Start of Block

--- src/rtl/cmsdk_mcu_ahb_resp_mux_pkg.sv ---
// Shared AHB encodings for the MCU data-phase return path: transfer types,
// response codes and the default-slave state encoding.
package cmsdk_mcu_ahb_resp_mux_pkg;

    localparam logic [1:0] HTRANS_IDLE   = 2'b00;
    localparam logic [1:0] HTRANS_BUSY   = 2'b01;
    localparam logic [1:0] HTRANS_NONSEQ = 2'b10;
    localparam logic [1:0] HTRANS_SEQ    = 2'b11;

    localparam logic HRESP_OKAY  = 1'b0;
    localparam logic HRESP_ERROR = 1'b1;

    typedef enum logic [1:0] {
        DS_IDLE = 2'd0,
        DS_ERR1 = 2'd1,
        DS_ERR2 = 2'd2
    } ds_state_e;

    // NONSEQ and SEQ both carry bit 1; IDLE and BUSY must complete as OKAY.
    function automatic logic htrans_active(input logic [1:0] htrans);
        return htrans[1];
    endfunction

endpackage

--- src/rtl/cmsdk_mcu_ahb_def_slave.sv ---
// Default slave for unmapped addresses: answers active transfers with a
// two-cycle ERROR response and everything else with a zero-wait OKAY.
module cmsdk_mcu_ahb_def_slave
    import cmsdk_mcu_ahb_resp_mux_pkg::*;
(
    input  logic      HCLK,
    input  logic      HRESETn,
    input  logic      HREADY,
    input  logic      trans_active_i,
    input  logic      DEFSLV_HSEL,
    output logic      ready_o,
    output logic      resp_o,
    output ds_state_e state_o
);

    ds_state_e state_q, state_d;
    logic      err_start;

    assign err_start = HREADY & DEFSLV_HSEL & trans_active_i;

    always_ff @(posedge HCLK or negedge HRESETn) begin
        if (!HRESETn) begin
            state_q <= DS_IDLE;
        end else begin
            state_q <= state_d;
        end
    end

    always_comb begin
        state_d = state_q;
        ready_o = 1'b1;
        resp_o  = HRESP_OKAY;
        unique case (state_q)
            DS_IDLE: begin
                if (err_start) state_d = DS_ERR1;
            end
            DS_ERR1: begin
                ready_o = 1'b0;
                resp_o  = HRESP_ERROR;
                state_d = DS_ERR2;
            end
            DS_ERR2: begin
                resp_o  = HRESP_ERROR;
                // A new unmapped address accepted here chains straight into another error.
                state_d = err_start ? DS_ERR1 : DS_IDLE;
            end
            default: state_d = DS_IDLE;
        endcase
    end

    assign state_o = state_q;

endmodule

--- src/rtl/cmsdk_mcu_ahb_resp_mux.sv ---
// Data-phase response mux: registers the decoder selects at address-phase
// acceptance and AND-OR combines the owning slaves' responses for the CPU.
module cmsdk_mcu_ahb_resp_mux
    import cmsdk_mcu_ahb_resp_mux_pkg::*;
#(
    parameter int NUM_SLV = 8,
    parameter int DW      = 32
) (
    input  logic                  HCLK,
    input  logic                  HRESETn,
    input  logic                  HREADY,
    input  logic [1:0]            HTRANS,
    input  logic [NUM_SLV-1:0]    HSEL_IN,
    input  logic                  DEFSLV_HSEL,
    input  logic [NUM_SLV-1:0]    HREADYOUT_IN,
    input  logic [NUM_SLV-1:0]    HRESP_IN,
    input  logic [NUM_SLV*DW-1:0] HRDATA_IN,
    output logic                  HREADYOUT,
    output logic                  HRESP,
    output logic [DW-1:0]         HRDATA,
    output logic                  MULTI_SEL_ERR
);

    localparam logic [NUM_SLV:0] DSEL_ONE = 1;

    logic [NUM_SLV:0] dsel_q, dsel_d;
    logic             def_ready;
    logic             def_resp;
    ds_state_e        def_state;

    // dsel freezes during wait states so a new address phase cannot steal the data phase.
    assign dsel_d = HREADY ? {DEFSLV_HSEL, HSEL_IN} : dsel_q;

    always_ff @(posedge HCLK or negedge HRESETn) begin
        if (!HRESETn) begin
            dsel_q <= '0;
        end else begin
            dsel_q <= dsel_d;
        end
    end

    cmsdk_mcu_ahb_def_slave u_def_slave (
        .HCLK           (HCLK),
        .HRESETn        (HRESETn),
        .HREADY         (HREADY),
        .trans_active_i (htrans_active(HTRANS)),
        .DEFSLV_HSEL    (DEFSLV_HSEL),
        .ready_o        (def_ready),
        .resp_o         (def_resp),
        .state_o        (def_state)
    );

    logic [1:0] unused_dbg;
    assign unused_dbg = {HTRANS[0], ^def_state};

    always_comb begin
        HRDATA    = '0;
        HREADYOUT = 1'b1;
        HRESP     = HRESP_OKAY;
        for (int i = 0; i < NUM_SLV; i++) begin
            if (dsel_q[i]) begin
                HRDATA    = HRDATA | HRDATA_IN[i*DW +: DW];
                HREADYOUT = HREADYOUT & HREADYOUT_IN[i];
                HRESP     = HRESP | HRESP_IN[i];
            end
        end
        // Default slave read data is always zero, so it only joins the ready/resp terms.
        if (dsel_q[NUM_SLV]) begin
            HREADYOUT = HREADYOUT & def_ready;
            HRESP     = HRESP | def_resp;
        end
    end

    assign MULTI_SEL_ERR = ((dsel_q & (dsel_q - DSEL_ONE)) != '0);

endmodule
--- config.mk ---
export PLATFORM = sky130hd
export DESIGN_NAME = cmsdk_mcu_ahb_resp_mux
export DESIGN_NICKNAME = d
export VERILOG_FILES = /design/src/rtl/cmsdk_mcu_ahb_resp_mux_pkg.sv /design/src/rtl/cmsdk_mcu_ahb_def_slave.sv /design/src/rtl/cmsdk_mcu_ahb_resp_mux.sv
export SDC_FILE = /design/constraint.sdc
export NUM_CORES = 1
export LEC_CHECK = 0
export CORE_AREA = 5 5 121 123
export DETAILED_ROUTE_END_ITERATION = 8
export DIE_AREA = 0 0 126 128
export PLACE_DENSITY = 0.62
export SLEW_MARGIN = 20
export SYNTH_ARGS = -nofsm -noshare
export SYNTH_HDL_FRONTEND = slang
export SYNTH_SLANG_ARGS = --single-unit
--- constraint.sdc ---
create_clock -name HCLK -period 1.4 [get_ports HCLK]
set_input_delay 0.21 -clock HCLK [delete_from_list [all_inputs] [get_ports HCLK]]
set_output_delay 0.21 -clock HCLK [all_outputs]
set_load 0.03 [all_outputs]
**Word level (Yosys, flattened, before mapping)**

Cells that the tools add are included.

- Register bits: 11
- Output and inout port bits: 35
- Logic and storage cells: 66

- Add/sub/neg operators: 1
- Equal/unequal tests: 3
- Multiplexer cells: 31
- Bitwise operators: 26
- Reduce and logical (&&, ||, !) cells: 3

Operator list:

| operator | number |
|---|---|
| $mux W32 | 8 |
| $or A32 B32 Y32 | 7 |
| $mux W1 | 21 |
| $and A1 B1 Y1 | 10 |
| $and A9 B9 Y9 | 1 |
| $reduce_bool A9 Y1 | 1 |
| $sub A9 B1 Y9 const B | 1 |
| $or A1 B1 Y1 | 8 |
| $pmux W2 S3 | 1 |
| $eq A2 B1 Y1 const B | 1 |
| $eq A2 B2 Y1 const B | 1 |
| $logic_not A2 Y1 | 1 |
| $mux W2 | 1 |
| $ne A2 B1 Y1 const B | 1 |
| $reduce_or A2 Y1 | 1 |

**Logic depth before layout (Yosys ltp)**

- Word-level depth: 17
- Mapped depth: 5

**Modules after synthesis**

From an unflattened synthesis, not the netlist that was laid out.

- Cells, all modules: 260
- Area total of the unflattened synthesis: 1979.4 sq um

By module, submodules not included:

| module | times used | cells each | area an instance (sq um) | seq. area each (sq um) |
|---|---|---|---|---|
| cmsdk_mcu_ahb_resp_mux | 1 | 243 | 1795.5 | 225.2 |
| cmsdk_mcu_ahb_def_slave | 1 | 17 | 183.9 | 50.0 |

**Worst setup path before layout**

OpenSTA, ideal clock, no wires.

- Path type: register to output
- From: register dsel_q[3]
- To: output port HREADYOUT
- Arrival: 1677 ps
- Data required time: 1190 ps
- Setup slack: -487 ps
- Stages on the path, launching flop included: 4
- Buffers on the path: 1
- Cells stage by stage: dfrtp_1 > clkbuf_1 > nor2b_1 > nor4_1

- Cells in the longest elaborated chain, start to end: 11

Ends and longest elaborated chain:

| item | line | source |
|---|---|---|
| start, declared | cmsdk_mcu_ahb_resp_mux.sv:26 | `logic [NUM_SLV:0] dsel_q, dsel_d;` |
| start signal, assigned | cmsdk_mcu_ahb_resp_mux.sv:38 | `dsel_q <= dsel_d;` |
| $mux W1 * | cmsdk_mcu_ahb_resp_mux.sv:61 | `if (dsel_q[i]) begin` |
| $and A1 B1 Y1 | cmsdk_mcu_ahb_resp_mux.sv:63 | `HREADYOUT = HREADYOUT & HREADYOUT_IN[i];` |
| $mux W1 * | cmsdk_mcu_ahb_resp_mux.sv:61 |  |
| $and A1 B1 Y1 | cmsdk_mcu_ahb_resp_mux.sv:63 |  |
| $mux W1 * | cmsdk_mcu_ahb_resp_mux.sv:61 |  |
| $and A1 B1 Y1 | cmsdk_mcu_ahb_resp_mux.sv:63 |  |
| $mux W1 * | cmsdk_mcu_ahb_resp_mux.sv:61 |  |
| $and A1 B1 Y1 | cmsdk_mcu_ahb_resp_mux.sv:63 |  |
| $mux W1 * | cmsdk_mcu_ahb_resp_mux.sv:61 |  |
| $and A1 B1 Y1 | cmsdk_mcu_ahb_resp_mux.sv:69 | `HREADYOUT = HREADYOUT & def_ready;` |
| $mux W1 * | cmsdk_mcu_ahb_resp_mux.sv:68 | `if (dsel_q[NUM_SLV]) begin` |
| end, declared | cmsdk_mcu_ahb_resp_mux.sv:18 | `output logic HREADYOUT,` |

Mark *: on every way between the ends. The rest lies on a longest branch, timed or not.

**Final worst setup path**

- From: register dsel_q[0]
- To: output port MULTI_SEL_ERR

- Cells in the longest elaborated chain, start to end: 3

Ends and longest elaborated chain:

| item | line | source |
|---|---|---|
| $sub A9 B1 Y9 | cmsdk_mcu_ahb_resp_mux.sv:74 | `assign MULTI_SEL_ERR = ((dsel_q & (dsel_q - DSEL_ONE)) != '0);` |
| $and A9 B9 Y9 * | cmsdk_mcu_ahb_resp_mux.sv:74 |  |
| $reduce_bool A9 Y1 * | cmsdk_mcu_ahb_resp_mux.sv:74 |  |
| end, declared | cmsdk_mcu_ahb_resp_mux.sv:21 | `output logic MULTI_SEL_ERR` |

Marks and branches as above.

==> results.md <==
- The run finished, with violations left.
- The checks that failed: setup timing.
- The initial detailed-routing violation count is roughly 170.
- The initialized floorplan defines 43 standard-cell rows.
- The clock passes through at most 2 buffers.
- The via density per instance is between 5 and 6.
- TritonCTS built the clock tree.
- Data arrives at the worst endpoint at 1.63 ns.
- The H-tree depth is 1.
- Data on the critical path is required at its endpoint by 1.19 ns.
- The area enclosed by the die boundary is between 15000 and 20000 um2.
- The max-slew headroom at the worst pin is 67.36%.
- Detailed placement finished with a half-perimeter wire length of about 13 mm.
- The share of post-route cells with drive strength above 1 is about a fifth.
- Summing the sequential cell areas from Yosys gives ~14% of the chip area.
- The number of global-route vias before repair is about 4400.
- The floorplan step set the die width to ~130 um.
- A synthesized cell averages 7.551 um2.
- The buffer and inverter count on the worst path is 1.
- 0 antenna diodes ended up in the layout.
- Setup violations remaining at the end of the flow were counted as 35.
- The placed cell area is about 5400 um2.
- In the post-synthesis netlist, the biggest area contributors are sky130_fd_sc_hd__a22oi_1, sky130_fd_sc_hd__dfrtp_1, sky130_fd_sc_hd__nand4_1.
- The floorplan step set the die height to around 130 um.
- The via count is 3839.
- The top cell type by area accounts for between 40% and 50% of the synthesized area.
- Synthesis instantiated 32 different standard cells from the library.
- The cell type contributing the most total cell area after synthesis is sky130_fd_sc_hd__a22oi_1.
- The clock transition at the registers of the reported paths is 0.04 ns.
- In the routed design, unresolved DRC markers number 0.
- The layout net count is just under 900.
- Walking the worst path, the cells encountered are or4_4 > a211oi_2 > o21ai_2 > buf_12.
- The worst setup slack after layout is -0.4433 ns.
- VDD sags by at most between 0.4 and 0.5 mV.
- Counting every instance in the synthesized netlist gives 260.
- The critical path is of the reg -> out type.
- The slowest stage of the critical path belongs to the cell sky130_fd_sc_hd__or4_4.
- The number of buffers inserted for hold repair after clock tree synthesis is 0.
- The endpoint class of the critical path is an output port.
- The nature of the critical path startpoint is a flop.
- The top fanout value on the critical path is 2.
- Compared with the post-synthesis result, the final layout area differs by 203.1%.
- The total number of yosys warnings is 0.
- The congestion estimate from routability-driven global placement came to around 0.94.
- The slew at the pin closest to its max-slew limit is a little under 0.5 ns.
- The initial antenna violation count came to 0.
- The remaining antenna violation count after routing is 0.
- Clock tree synthesis inserted a total of 3 buffers.
- The finished layout cell area is 5949 um2.
- The top-level I/O count is approximately 320.
- Global routing consumed, over all layers together, a little under a fifth of the routing resources.
- Max-cap violations in this run came to 0.
- The insertion delay to the later sink of the worst-skew pair is 0.23 ns.
- Derived from the worst setup path, the maximum achievable clock frequency is 542.5 MHz.
- Setup repair after global routing could not meet its margin everywhere.
- The analysis attributes to cell leakage a power of 2.215 nW.
- The maximum cell stage delay along the critical path is ~0.56 ns.
- The number of hold-slack violations in the final timing report is 0.
- The routed wire length is roughly 17 mm.
- The total overflow reported by the global router is 0.
- The port buffer count is approximately 320.
- For this run, the number of standard cells in the final layout without fillers is 760.
- Counting I/O delays and the setup requirement, the final critical path takes 1.843 ns.
- The number of synthesized register bits is 11.
- Of the available clock period, the critical path in the final layout requires 131.7%.
- The average routed wire per standard cell is 22.02 um.
- Before antenna repair, the detailed router went through 5 iterations.
- The number of nets in the synthesized netlist is ~550.
- Entering global routing, the biggest net connects 37 pins.
- The initial standard-cell utilization of the core is 14.48%.
- The largest delay contributor family on the critical path is simple AND/OR/NAND/NOR gates.
- After detailed placement, the design holds a cell count of about 750.
- Clock tree synthesis selected as its root buffer the cell sky130_fd_sc_hd__clkbuf_16.
- The min-delay analysis places its worst path in the category in -> async.
- The clock arrives with 0.0001969 ns of skew.
- The clock net in this run drives a total of 11 sinks.
- The synthesized netlist occupies a cell area of 1963 um2.
- In this run the standard cell core region covers roughly 14000 um2.
- In this run the power density over the cells is 585.2 nW/um2.
- The first global-routing pass estimated ~24 mm of wire.
- The count of pins over their slew limit was 0.
[placed cells by master (no fill, tap or decap), types with 2 or more instances in the layout]
master,n
sky130_fd_sc_hd__a22oi_1,95
sky130_fd_sc_hd__dfrtp_2,2
sky130_fd_sc_hd__nand4_1,32
sky130_fd_sc_hd__nand2b_1,2
sky130_fd_sc_hd__buf_6,38
sky130_fd_sc_hd__clkbuf_16,3
sky130_fd_sc_hd__mux2_1,2
sky130_fd_sc_hd__ha_1,5
sky130_fd_sc_hd__a22o_1,2
sky130_fd_sc_hd__buf_4,15
sky130_fd_sc_hd__buf_8,2
sky130_fd_sc_hd__o22ai_1,2
sky130_fd_sc_hd__mux2_2,3
sky130_fd_sc_hd__dfrtp_1,9
sky130_fd_sc_hd__buf_12,9
sky130_fd_sc_hd__nand2_1,7
sky130_fd_sc_hd__nor2_1,2
sky130_fd_sc_hd__inv_1,7
sky130_fd_sc_hd__a211oi_2,2
sky130_fd_sc_hd__o21ai_0,5
sky130_fd_sc_hd__clkdlybuf4s50_1,284
sky130_fd_sc_hd__a22oi_2,34
sky130_fd_sc_hd__nor3_1,2
[cell usage after synthesis (all sizes together)]
library cell / instances
buf: 6
nor3: 2
o21ai: 6
o22ai: 2
a22oi: 129
or3: 1
nand3: 2
inv: 7
o32a: 1
ha: 5
a22o: 2
mux2i: 1
nand2b: 2
or4: 1
a211oi: 3
mux2: 5
nor2b: 1
nor4: 1
nand4: 32
nor2: 2
a221oi: 1
a21oi: 1
a222oi: 1
dfrtp: 11
nand2: 7
clkbuf: 27
o2111ai: 1
[per-layer routing]
metal	track usage [%]	part of all wire (%)	vias to the layer above
met5	0	0	-
met4	3.344	1.9	0
met3	3.708	7.9	26
met2	36.15	52	251
met1	22.09	38	1802
li1	-	-	1760
[logic make-up after synthesis]
logic type	after synthesis	share of synthesized area, %
adder cells (fa/ha/maj)	5	3.187
AND/OR/NAND/NOR	51	15.11
AO/OA/AOI/OAI	147	56.21
buffers and inverters	40	8.094
multiplexers	6	3.378
flip-flops	11	14.02
[sequential cells by signal (all words and copies together) (netlist names)]
name,flops
dsel_q,9
u_def_slave.state_o,2
[where the power goes]
group	internal (W)	switching, W
combinational	0.00146	0.00110
sequential	0.000365	0.0000439
clock	0.000381	0.000132
total	0.00221	0.00128
[cell type report]
cell class | instances | area, um2
tap | 180 | 225.2
fill | 1351 | 7609
multi-input combinational | 209 | 1720
inverter | 7 | 26.28
timing repair buffer | 349 | 3621
sequential | 11 | 277.8
clock buffer | 4 | 78.83
[path summary, 6_finish.rpt]
kind | from | endpoint | slack [ns] | depth (start not counted)
worst max-delay path | dsel_q[0] | MULTI_SEL_ERR | -0.44 | 4
worst min-delay path | HRESETn | dsel_q[8] | 0.31 | 1
worst max register to register | u_def_slave.state_o[0] | u_def_slave.state_o[1] | 0.26 | 4
worst min register to register | u_def_slave.state_o[1] | u_def_slave.state_o[1] | 0.61 | 2
max in group asynchronous | HRESETn | dsel_q[7] | 0.73 | 1
min in group HCLK | HSEL_IN[6] | dsel_q[6] | 0.54 | 3
[stage by stage]
stage	hold slack [ns]	setup WS (ns)	power [W]	TNS [ns]	utilization [%]
after detailed placement	0.5725	-0.2777	0.002665	-1.665	39.90
after floorplan	-0.08559	-0.1952	0.001343	-0.3302	-
after global placement	0.5698	-0.2790	0.002634	-1.204	39.90
after CTS	0.3235	-0.4385	0.003508	-9.402	44.07
after global routing	0.3466	-0.4968	0.003663	-10.53	43.88
final	0.3083	-0.4433	0.003482	-8.493	43.88
[worst reg2reg max path, stage by stage, from the launching register on]
cell and delay (ns):
sky130_fd_sc_hd__dfrtp_1 0.34, sky130_fd_sc_hd__inv_1 0.06, sky130_fd_sc_hd__ha_1 0.22, sky130_fd_sc_hd__nand2_1 0.08, sky130_fd_sc_hd__mux2_1 0.32
[what timing repair did]
action                                  CTS  global route
pin swaps                                32            10
setup buffers                             6             2
cloned                                    4             0
resized for setup                        77            12
endpoints found under the setup margin   35            35
(Power assumes the default switching activity.)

End of Block

WHAT YOU NEED TO DO: Determine how many lines in the listing above contain "unmapped", giving the number and no other words.

EXERCISE OUTPUT: 2